- Date: May 13–19
- Edition: 4th
- Category: World Series
- Draw: 32S / 16D
- Prize money: $245,000
- Surface: Clay / outdoor
- Location: Coral Springs, Florida, U.S.
- Venue: Sportsplex

Champions

Singles
- Jason Stoltenberg

Doubles
- Todd Woodbridge / Mark Woodforde
- ← 1995 · Delray Beach Open · 1997 →

= 1996 America's Red Clay Court Championships =

The 1996 America's Red Clay Court Championships was a men's tennis tournament played on outdoor clay courts at the Sportsplex in Coral Springs, Florida in the United States and was part of the World Series of the 1996 ATP Tour.
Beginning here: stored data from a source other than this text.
**config.mk**
```make
export PLATFORM = sky130hd
export DESIGN_NAME = imem_fetch_ctrl
export DESIGN_NICKNAME = d
export VERILOG_FILES = /design/src/rtl/imem_fetch_pkg.sv /design/src/rtl/fetch_fifo.sv /design/src/rtl/imem_fetch_ctrl.sv
export SDC_FILE = /design/constraint.sdc
export NUM_CORES = 1
export LEC_CHECK = 0
export CAP_MARGIN = 25
export CORE_ASPECT_RATIO = 1.2
export CORE_UTILIZATION = 45
export DETAILED_ROUTE_END_ITERATION = 8
export GPL_TIMING_DRIVEN = 0
export HOLD_SLACK_MARGIN = 0.03
export PLACE_DENSITY = 0.79
export SLEW_MARGIN = 10
export SYNTH_ARGS = -nofsm -noshare
export SYNTH_HDL_FRONTEND = slang
export SYNTH_SLANG_ARGS = --single-unit
```
**constraint.sdc**
```tcl
create_clock -name clk -period 8.63 [get_ports clk]
set_input_delay 1.2945 -clock clk [delete_from_list [all_inputs] [get_ports clk]]
set_output_delay 1.2945 -clock clk [all_outputs]
set_load 0.05 [all_outputs]
```
**src/rtl/imem_fetch_pkg.sv**
```systemverilog
// Shared types and constants for the instruction-fetch sequencer.
package imem_fetch_pkg;

  localparam int unsigned XLEN        = 32;
  localparam int unsigned INSTR_BYTES = 4;
  localparam logic [XLEN-1:0] NOP     = 32'h0000_0013;

  typedef enum logic {
    RUN   = 1'b0,
    FAULT = 1'b1
  } fetch_state_e;

  // Word aligned and the whole word inside IMEM; 33-bit compare so pc+3 cannot wrap.
  function automatic logic fetch_legal(input logic [XLEN-1:0] pc,
                                       input int unsigned     imem_size);
    logic [XLEN:0] last_byte;
    last_byte   = {1'b0, pc} + (XLEN+1)'(INSTR_BYTES - 1);
    fetch_legal = (pc[1:0] == 2'b00) && (last_byte < (XLEN+1)'(imem_size));
  endfunction

endpackage

```
**src/rtl/fetch_fifo.sv**
```systemverilog
// Synchronous prefetch FIFO of {pc,instr} entries with push, pop and flush.
module fetch_fifo #(
  parameter int unsigned DEPTH = 2,
  parameter int unsigned WIDTH = 64,
  parameter int unsigned AW    = $clog2(DEPTH)
) (
  input  logic             clk,
  input  logic             rst,
  input  logic             push,
  input  logic [WIDTH-1:0] push_data,
  input  logic             pop,
  input  logic             flush,
  output logic [WIDTH-1:0] head_data,
  output logic             empty,
  output logic [AW:0]      count
);

  localparam int unsigned CW = AW + 1;

  logic [WIDTH-1:0] mem_q [DEPTH];
  logic [WIDTH-1:0] mem_d [DEPTH];
  logic [AW-1:0]    wr_ptr_q, wr_ptr_d;
  logic [AW-1:0]    rd_ptr_q, rd_ptr_d;
  logic [CW-1:0]    count_q,  count_d;

  always_comb begin
    mem_d    = mem_q;
    wr_ptr_d = wr_ptr_q;
    rd_ptr_d = rd_ptr_q;
    count_d  = count_q;
    if (flush) begin
      wr_ptr_d = '0;
      rd_ptr_d = '0;
      count_d  = '0;
    end else begin
      if (push) begin
        mem_d[wr_ptr_q] = push_data;
        wr_ptr_d        = wr_ptr_q + AW'(1);
      end
      if (pop) begin
        rd_ptr_d = rd_ptr_q + AW'(1);
      end
      count_d = count_q + CW'(push) - CW'(pop);
    end
  end

  always_ff @(posedge clk or posedge rst) begin
    if (rst) begin
      for (int unsigned i = 0; i < DEPTH; i++) begin
        mem_q[i] <= '0;
      end
      wr_ptr_q <= '0;
      rd_ptr_q <= '0;
      count_q  <= '0;
    end else begin
      mem_q    <= mem_d;
      wr_ptr_q <= wr_ptr_d;
      rd_ptr_q <= rd_ptr_d;
      count_q  <= count_d;
    end
  end

  assign head_data = mem_q[rd_ptr_q];
  assign empty     = (count_q == '0);
  assign count     = count_q;

endmodule

```
**src/rtl/imem_fetch_ctrl.sv**
```systemverilog
// Fetch sequencer: owns the fetch PC, fills the prefetch FIFO from IMEM,
// handles redirects and halts on illegal fetch addresses.
module imem_fetch_ctrl
  import imem_fetch_pkg::*;
#(
  parameter logic [31:0] RESET_PC   = 32'h0,
  parameter int unsigned IMEM_SIZE  = 1024,
  parameter int unsigned FIFO_DEPTH = 2
) (
  input  logic        clk,
  input  logic        rst,
  input  logic        fetch_en,
  output logic [31:0] imem_pc,
  input  logic [31:0] imem_instr,
  output logic        if_valid,
  input  logic        if_ready,
  output logic [31:0] if_instr,
  output logic [31:0] if_pc,
  input  logic        redirect_valid,
  input  logic [31:0] redirect_pc,
  output logic        fault,
  output logic [31:0] fault_pc,
  output logic [31:0] instr_count
);

  localparam int unsigned CW = $clog2(FIFO_DEPTH) + 1;

  fetch_state_e state_q, state_d;
  logic [31:0]  fetch_pc_q, fetch_pc_d;
  logic         fault_q, fault_d;
  logic [31:0]  fault_pc_q, fault_pc_d;
  logic [31:0]  instr_count_q, instr_count_d;

  logic          fifo_empty;
  logic [CW-1:0] fifo_count;
  logic [63:0]   fifo_head;
  logic          pop;
  logic          push;
  logic          fetch_try;
  logic          legal;
  logic          has_room;

  always_comb begin
    pop       = !fifo_empty && if_ready;
    legal     = fetch_legal(fetch_pc_q, IMEM_SIZE);
    has_room  = (fifo_count < CW'(FIFO_DEPTH)) || pop;
    fetch_try = (state_q == RUN) && fetch_en && !redirect_valid;
    push      = fetch_try && legal && has_room;

    state_d       = state_q;
    fetch_pc_d    = fetch_pc_q;
    fault_d       = fault_q;
    fault_pc_d    = fault_pc_q;
    instr_count_d = instr_count_q + 32'(pop);

    // Redirect overrides everything in both states; a pop in the same cycle still counts.
    if (redirect_valid) begin
      state_d    = RUN;
      fetch_pc_d = redirect_pc;
      fault_d    = 1'b0;
    end else if (fetch_try && !legal) begin
      state_d    = FAULT;
      fault_d    = 1'b1;
      fault_pc_d = fetch_pc_q;
    end else if (push) begin
      fetch_pc_d = fetch_pc_q + 32'(INSTR_BYTES);
    end
  end

  always_ff @(posedge clk or posedge rst) begin
    if (rst) begin
      state_q       <= RUN;
      fetch_pc_q    <= RESET_PC;
      fault_q       <= 1'b0;
      fault_pc_q    <= '0;
      instr_count_q <= '0;
    end else begin
      state_q       <= state_d;
      fetch_pc_q    <= fetch_pc_d;
      fault_q       <= fault_d;
      fault_pc_q    <= fault_pc_d;
      instr_count_q <= instr_count_d;
    end
  end

  fetch_fifo #(
    .DEPTH (FIFO_DEPTH),
    .WIDTH (64)
  ) u_fifo (
    .clk       (clk),
    .rst       (rst),
    .push      (push),
    .push_data ({fetch_pc_q, imem_instr}),
    .pop       (pop),
    .flush     (redirect_valid),
    .head_data (fifo_head),
    .empty     (fifo_empty),
    .count     (fifo_count)
  );

  assign imem_pc     = fetch_pc_q;
  assign if_valid    = !fifo_empty;
  assign if_pc       = fifo_empty ? '0 : fifo_head[63:32];
  assign if_instr    = fifo_empty ? '0 : fifo_head[31:0];
  assign fault       = fault_q;
  assign fault_pc    = fault_pc_q;
  assign instr_count = instr_count_q;

endmodule

```
Word-level counts from Yosys, hierarchy flattened. Cells that the tools add are included.

Word-level logic and storage cells: 64. Memory bits (writable): 0. Bits in read-only memories: 0. Bits in latches: 0. Register bits after elaboration: 229. Output and inout port bits: 162. Memories kept: 0. Bits of input ports: 69.

Shift-type cells: 0. Divide/modulo/power cells: 0. Multipliers: 0. Reductions and logical operators: 20. Magnitude comparators: 5. Bitwise gates (word level): 4. Add/sub/neg operators: 7. Eq/ne operators: 1. Mux-type cells: 18.

Operators by type and width (count): $mux 64 (4); $mux 32 (5); $bwmux 128 (1); $demux 64 s1 (1); $add 32x2->33 const B (1); $lt 33x11->1 const B (1); $add 32x1->32 (1); $add 32x3->32 const B (1); $logic_and 1x1->1 (8); $mux 1 (6); $reduce_and 2->1 (3); $reduce_bool 2->1 (3); $ge 2x2->1 const B (2); $logic_not 2->1 (2); $not 1->2 (2); $logic_not 1->1 (3); $add 1x1->1 const B (2); $add 2x1->2 (1); $lt 2x1->1 const B (1); $lt 2x2->1 const B (1); $mux 2 (1); $ne 2x2->1 const B (1); $not 1->1 (2); $sub 2x1->2 (1); $logic_or 1x1->1 (1).

Longest topological paths before layout. Gate-level depths: netlist (run 1).

Depth in word-level cells: 8. Mapped depth: 12.

Modules after synthesis. From an unflattened synthesis (run 1), not the netlist that was laid out.

Cells, all modules: 820. Area, all modules: 10973.0 µm².

Modules (own cells, without submodules): fetch_fifo (cells each 360, times used 1, sequential area each 3303.2 µm², area each 6055.8 µm²); imem_fetch_ctrl (cells each 460, times used 1, sequential area each 2427.3 µm², area each 4917.2 µm²).

Worst setup path after synthesis (run 1). Ideal clock, no wire load.

Path kind: reg-to-reg. From: register fetch_pc_q[5] (netlist: imem_pc[5]). To: register u_fifo.mem_q[35] (netlist name). Cell stages (with the launch flop): 13. Setup slack: 5.135 ns. Data required time: 8.505 ns. Buffers on the path: 4. Data arrival time: 3.369 ns. Setup time: 0.125 ns. Cell sequence: dfrtp_1 > buf_2 > and4_1 > nand4_1 > or3_1 > a22oi_2 > nand4_2 > or4_1 > buf_2 > or2_1 > buf_6 > buf_6 > mux2_4.

Cells in the longest elaborated chain, start to end: 6.

Ends and longest elaborated chain: from (decl) (line imem_fetch_ctrl.sv:29) `logic [31:0] fetch_pc_q, fetch_pc_d;`; from (signal assigned) (line imem_fetch_ctrl.sv:79) `fetch_pc_q <= fetch_pc_d;`; $add 32x2->33 (line imem_fetch_pkg.sv:17) `last_byte = {1'b0, pc} + (XLEN+1)'(INSTR_BYTES - 1);`; $lt 33x11->1 (line imem_fetch_pkg.sv:18) `fetch_legal = (pc[1:0] == 2'b00) && (last_byte < (XLEN+1)'(imem_size));`; $logic_and 1x1->1 (line imem_fetch_pkg.sv:18); $logic_and 1x1->1 (2 in series) (line imem_fetch_ctrl.sv:48) `push = fetch_try && legal && has_room;`; $reduce_and 2->1 (no line); to (signal assigned) (line fetch_fifo.sv:56) `mem_q <= mem_d;`; to (decl) (line fetch_fifo.sv:20) `logic [WIDTH-1:0] mem_q [DEPTH];`.

No other way between the ends. A chain may end at the register's enable or synchronous reset.

Final worst setup path (run 1).
From: register u_fifo.rd_ptr_q. To: output port if_instr[12].

Cells in the longest elaborated chain, start to end: 5.

Ends and longest elaborated chain: from (decl) (line fetch_fifo.sv:23) `logic [AW-1:0] rd_ptr_q, rd_ptr_d;`; from (signal assigned) (line fetch_fifo.sv:58) `rd_ptr_q <= rd_ptr_d;`; $not 1->2 (not written as such) (line fetch_fifo.sv:63) `assign head_data = mem_q[rd_ptr_q];`; $mux 64 (not written as such) (3 in series) (line fetch_fifo.sv:63); $mux 32 (line imem_fetch_ctrl.sv:104) `assign if_instr = fifo_empty ? '0 : fifo_head[31:0];`; to (decl) (line imem_fetch_ctrl.sv:17) `output logic [31:0] if_instr,`.

No other way between the ends. The select of a mux whose other input is x is not followed.

==> results of run 1 <==
kinds of logic (layout without fill, tap and decap cells):
kind of cell / Yosys count / after routing
AND/OR/NAND/NOR: 244 / 244
AO/OA/AOI/OAI: 31 / 31
adder cells (fa/ha/maj): 5 / 5
XOR/XNOR: 38 / 38
flip-flops: 229 / 229
buffers and inverters: 54 / 325
multiplexers: 202 / 202
layout make-up:
class	count	area share, %
inverters	11	0.3590
plain buffers	43	1.565
clock buffers	36	5.118
repair buffers	232	17.34
well taps	274	2.522
clock inverters	3	0.1933
flip-flops and latches	229	42.16
multi-input cells	520	30.74
worst paths after layout:
kind	endpoint	slack, ns	cells after the start
worst min-delay path	instr_count[31]$_DFF_PP0_	0.48	1
max in group asynchronous	fault_pc[4]$_DFFE_PP0P_	6.22	4
worst min register to register	instr_count[31]$_DFF_PP0_	0.48	1
worst max register to register	u_fifo.mem_q[81]$_DFFE_PP0P_	4.73	10
worst max-delay path	if_instr[12]	4.21	5
min in group asynchronous	instr_count[31]$_DFF_PP0_	1.23	2
layout by cell type, fill, tap and decap left out, types with 3 or more instances in the layout:
| cell type | count |
|---|---|
| clkbuf_1 | 29 |
| buf_2 | 11 |
| nand3_1 | 30 |
| inv_1 | 9 |
| a211o_1 | 3 |
| buf_6 | 5 |
| clkbuf_8 | 5 |
| nor2b_1 | 25 |
| xnor2_1 | 29 |
| mux2i_1 | 69 |
| o21ai_0 | 12 |
| and3_1 | 9 |
| a21o_1 | 3 |
| and4_1 | 9 |
| mux2_1 | 4 |
| and2_1 | 30 |
| ha_1 | 5 |
| mux2_2 | 94 |
| nor3_1 | 4 |
| clkbuf_16 | 24 |
| nand4_1 | 11 |
| mux2_4 | 35 |
| nand2b_1 | 4 |
| buf_1 | 5 |
| dfrtp_1 | 229 |
| nor4_1 | 6 |
| nor2_1 | 81 |
| xor2_1 | 9 |
| clkdlybuf4s50_1 | 230 |
| nand2_1 | 26 |
state kept, by name, summed over array words and instances, names as in the netlist:
register         cells
u_fifo.count         2
u_fifo.wr_ptr_q      1
u_fifo.rd_ptr_q      1
fault                1
fault_pc            32
instr_count         32
imem_pc             32
u_fifo.mem_q       128
stage by stage:
| step | setup TNS (ns) | std cells |
|---|---|---|
| after CTS | 0 | 1348 |
| after global placement | -407.37 | 1307 |
| after floorplan | 0 | 803 |
| final | 0 | 1348 |
| after global routing | 0 | 1348 |
| after detailed placement | 0 | 1309 |
metal layers:
layer / track usage, % / part of all wire [%] / vias up
met2: 35.16 / 48 / 201
met5: 0 / 0 / -
met3: 4.802 / 7.3 / 43
li1: - / - / 3280
met4: 7.198 / 2.9 / 0
met1: 26.32 / 42 / 3454
report_power, final:
group / internal (uW) / leakage, uW / switching (uW)
sequential: 1150 / 0.00302 / 62.2
combinational: 247 / 0.00260 / 422
clock: 552 / 0.000355 / 404
==> results_dict.tcl, run 1 <==
set metrics [dict create \
    violations "DRC" \
    cts_resized 0 \
    die-width_um 139.2 \
    dpl_cell_area_um2 12870 \
    antenna_found_initial 0 \
    maxCapViolCount 0 \
    yosysSeqAreaShare_pct 56.39 \
    arrival_ns 3.13 \
    cts_max_level 1 \
    num_rows 59 \
    crit_required_ns 7.34 \
    synth-main-ff-cell "dfrtp_1" \
    worstSetupEndpointType "primary output" \
    grt_max_degree 106 \
    powerDensity_nw_per_um2 208.7 \
    leakage_uw 0.005976 \
    drive_above_1_share_pct 17.32 \
    min_path_type "register to register" \
    crit_chain "clkbuf_1, buf_1, mux2i_1, nor2_1, clkdlybuf4s50_1" \
    antenna_cells 0 \
    hold_viol_final 0 \
    peakVddDrop_mv 0.1833 \
    ys_seq_elements 229 \
    hp-start "instr_count[31]$_DFF_PP0_" \
    power_uw 2837 \
    detailedRoute.firstIterationViolations 285 \
    crit_path_start "u_fifo.rd_ptr_q$_DFFE_PP0P_" \
    synth_edf_count 0 \
    synth-compound-area-share_pct 2.118 \
    die_h_um 166.6 \
    setup_slack_ns 4.207 \
    synth_common_cells "dfrtp_1 (229), mux2_2 (94), nor2_1 (81), mux2i_1 (69), mux2_4 (35)" \
    netlist_instances 803 \
    cp_slowest_cell "clkdlybuf4s50_1" \
    hold_ws_ns 0.4783 \
    clock_path_buffers 3 \
    vias 6978 \
    overflow 0 \
    synth_top_area_share_pct 56.39 \
    cts_root_buf "clkbuf_16" \
    start_util_pct 46.35 \
    period_needed_ns 4.423 \
    rsz0062_at_grt "no" \
    path_buf_inv 3 \
    finalSetupViolations 0 \
    muxShareOfSynthArea_pct 22.83 \
    grt_pass1_vias 7347 \
    worst_slew_margin_rel_pct 48.15 \
    final-seq-area_um2 5731 \
    max_stage_delay_ns 0.81 \
    critPathLaunchType "register" \
    max_freq_mhz 226.1 \
    criticalPathCategory "register to primary output" \
    post_drt_wl_per_cell_um 17.48 \
    hold_buffers 0 \
    hpwl_mm 16.57 \
    worst_pin_slew_ns 0.7778 \
    status "finished, violations left" \
    synth_top_area_cell "dfrtp_1" \
    port_buffers 230 \
    multi_input_area_um2 4178 \
    skew_ns 0.01461 \
    avgSynthCellArea_um2 12.66 \
    cts_buffers 24 \
    n_fill_cell 1710 \
    synth_cell_type_count 46 \
    post-route-drc-count 10 \
    async_flop_share_pct 100.0 \
    clk_latency_ns 0.51 \
    drv_slew 0 \
    synth_fp_nets 877 \
    ios 231 \
    core_area_um2 21920 \
    synth.most_common_cell "dfrtp_1" \
    path_clk_slew_ns 0.06 \
    dieArea_um2 23190 \
    place_congestion 0.8131 \
    synth_xor_area_share_pct 3.275 \
    antenna_left 0 \
    synthAdderAreaFrac_pct 0.6156 \
    post-place-ws_ns 4.530 \
    wl_mm 23.57 \
    critical-path-top-delay-family "buffers and inverters" \
    cts_num_sinks 229 \
    synth-simple-area-share_pct 12.28 \
    synth_warnings 0 \
    r2r-start "imem_pc[3]$_DFFE_PP0P_" \
    grt_use_total_pct 20.85 \
    design_area_um2 13590 \
    grt_pass1_wl_mm 38.86 \
    crit_path_max_fanout 10 \
    timing.final.crit_share_pct 51.25 \
    nets 1135 \
    cts_setup_buffers 0 \
    syn_area_um2 10160 \
    first_pass_iters 9 \
    final_util_pct 61.99 \
    synth_top_family_by_area "multiplexers" \
    ys_top_cells_by_area "dfrtp_1 (56%), mux2_2 (10%), mux2i_1 (6.8%), mux2_4 (5.2%), nor2_1 (3.0%)" \
    layout-area-overhead-vs-synth_pct 33.75 \
    cts_tree "done" \
    vias_per_cell 5.177 \
]
No activity file was read; power rests on OpenSTA's default activity.
==> inputs of run 2 (changes only) <==
clock period = 4.1 ns   (was 8.63 ns; I/O delays follow)
==> results_dict.tcl, run 2 (synthesized netlist as in run 1, its figures left out) <==
set metrics [dict create \
    grt_pass1_vias 7397 \
    skew_ns 0.01463 \
    final_util_pct 62.96 \
    core_area_um2 21920 \
    place_congestion 0.7841 \
    rsz0062_at_grt "no" \
    worst_pin_slew_ns 0.8183 \
    worst_slew_margin_rel_pct 45.45 \
    crit_required_ns 3.48 \
    die-width_um 139.2 \
    grt_use_total_pct 21.01 \
    whs_path_depth 1 \
    post_drt_wl_per_cell_um 17.66 \
    wl_mm 23.98 \
    instances_no_fill 1358 \
    cts_setup_buffers 0 \
    worstReg2RegEnd "u_fifo.mem_q[82]$_DFFE_PP0P_" \
    vias 7029 \
    clock_path_buffers 3 \
    period_needed_ns 3.889 \
    n_fill_cell 1713 \
    cts_num_sinks 229 \
    hpwl_mm 16.91 \
    clk_latency_ns 0.52 \
    holdPathEnd "instr_count[31]$_DFF_PP0_" \
    cts_max_level 1 \
    grt_max_degree 38 \
    critPathLaunchType "register" \
    finalSetupViolations 0 \
    largest-register "u_fifo.mem_q" \
    drv_slew 0 \
    ios 231 \
    crit_path_max_fanout 10 \
    layout-area-overhead-vs-synth_pct 35.84 \
    antenna_cells 0 \
    cts_buffers 24 \
    violations "DRC" \
    path_clk_slew_ns 0.06 \
    criticalPathCategory "register to primary output" \
    leakage_uw 0.006082 \
    final_cell_mix "clkdlybuf4s50_1 (230), dfrtp_1 (229), mux2_2 (94)" \
    hp-start "instr_count[31]$_DFF_PP0_" \
    crit_chain "clkbuf_1, clkbuf_1, mux2i_1, nor2_1, clkdlybuf4s50_1" \
    nets 1140 \
    largest_register_ff_count 128 \
    r2r-start "imem_pc[3]$_DFFE_PP0P_" \
    rrSetupSlack_ns 0.28 \
    num_rows 59 \
    cts_root_buf "clkbuf_16" \
    antenna_left 0 \
    port_buffers 230 \
    antenna_found_initial 0 \
    layout_commonest_cell "clkdlybuf4s50_1" \
    worstSetupEndpointType "primary output" \
    drive_above_1_share_pct 18.54 \
    die_h_um 166.6 \
    cpMostUsedCell "clkbuf_1" \
    maxCapViolCount 0 \
    max_stage_delay_ns 0.81 \
    cp_slowest_cell "clkdlybuf4s50_1" \
    peakVddDrop_mv 0.4013 \
    detailedRoute.firstIterationViolations 270 \
    cts_tree "done" \
    critical-path-top-delay-family "buffers and inverters" \
    post-place-ws_ns 0.1461 \
    powerDensity_nw_per_um2 455.2 \
    max_freq_mhz 257.1 \
    power_uw 6283 \
    grt_pass1_wl_mm 39.21 \
    min_path_type "register to register" \
    setup_slack_ns 0.2111 \
    status "finished, violations left" \
    vias_per_cell 5.176 \
    dieArea_um2 23190 \
    overflow 0 \
    first_pass_iters 9 \
    hold_viol_final 0 \
    dp.cells 1314 \
    post-route-drc-count 13 \
    start_util_pct 46.35 \
    path_buf_inv 3 \
    timing.final.crit_share_pct 94.85 \
    arrival_ns 3.27 \
    r2r_cells 10 \
]
-- run 2: changes by cell type in the layout (fill, tap and decap cells not counted), moves of 2 or more --
| cell | before | now |
|---|---|---|
| buf_16 | 2 | 0 |
| clkinv_2 | 2 | 8 |
| buf_12 | 0 | 7 |
| bufinv_16 | 0 | 4 |
| clkbuf_1 | 29 | 24 |
-- run 2: repair_timing --
action,in CTS,in global routing
hold buffers,0,0
gates resized for setup,0,1
setup endpoints to repair,0,36
-- run 2: metal layers --
layer	vias to the layer above	GRT usage, %	wire (um)
met1	3466	26.82	10310
met4	0	7.005	653
met2	208	35.22	11410
met5	-	0	0
met3	42	4.859	1605
li1	3313	-	-
-- run 2: through the flow --
stage | area, um^2 | hold WS [ns] | TNS (ns)
4_1_cts | 13800 | 0.4755 | 0
2_1_floorplan | 10170 | 0.4533 | 0
5_1_grt | 13800 | 0.4948 | 0
3_3_place_gp | 12810 | 0.4618 | -270.75
6_report | 13800 | 0.4727 | 0
3_5_place_dp | 12950 | 0.4652 | 0
-- run 2: final cells by class --
| cell class | count | area, um^2 | area share [%] |
|---|---|---|---|
| multi-input combinational | 520 | 4183 | 30.30 |
| sequential | 229 | 5731 | 41.51 |
| tap | 274 | 342.8 | 2.483 |
| buffer | 43 | 212.7 | 1.541 |
| clock buffer | 30 | 663.1 | 4.804 |
| clock inverter | 14 | 185.2 | 1.341 |
| inverter | 11 | 45.04 | 0.3263 |
| timing repair buffer | 237 | 2442 | 17.69 |
-- run 2: worst max-delay path by stage --
| stage | end | slack (ns) | cells after the start | start |
|---|---|---|---|---|
| 5_1_grt | if_instr[24] | 0.04 | 5 | u_fifo.rd_ptr_q$_DFFE_PP0P_ |
| 3_5_place_dp | u_fifo.mem_q[82]$_DFFE_PP0P_ | 0.15 | 10 | imem_pc[3]$_DFFE_PP0P_ |
| 4_1_cts | u_fifo.mem_q[82]$_DFFE_PP0P_ | 0.13 | 10 | imem_pc[3]$_DFFE_PP0P_ |
| 6_report | if_instr[26] | 0.21 | 5 | u_fifo.rd_ptr_q$_DFFE_PP0P_ |
| 3_3_place_gp | u_fifo.mem_q[89]$_DFFE_PP0P_ | -1.21 | 2 | rst |
| 2_1_floorplan | fault$_DFFE_PP0P_ | 0.49 | 1 | rst |
-- run 2: worst reg2reg max path, delay by kind of cell, from the launching register on --
kind                       cells  cell delay [ns]
DFF                            1             0.53
AOI/OAI and AO/OA              1             0.35
and+or+nand+nor                6             1.85
adders and majority gates      1             0.26
buffers and inverters          1             0.34
muxes                          1             0.38
-- run 2: report_power, final --
| part | internal, uW | switching (uW) |
|---|---|---|
| clock | 1400 | 907 |
| sequential | 2420 | 129 |
| combinational | 529 | 898 |
| total | 4350 | 1930 |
It was the fourth edition of the tournament and took place from May 13 through May 19, 1996. Seventh-seeded Jason Stoltenberg won the singles title.

==Finals==
===Singles===

AUS Jason Stoltenberg defeated USA Chris Woodruff 7–6^{(7–4)}, 2–6, 7–5
- It was Stoltenberg's only singles title of the year and the 3rd of his career.

===Doubles===

AUS Todd Woodbridge / AUS Mark Woodforde defeated USA Ivan Baron / USA Brett Hansen-Dent 6–3, 6–3
- It was Woodbridge's 6th title of the year and the 46th of his career. It was Woodforde's 7th title of the year and the 50th of his career.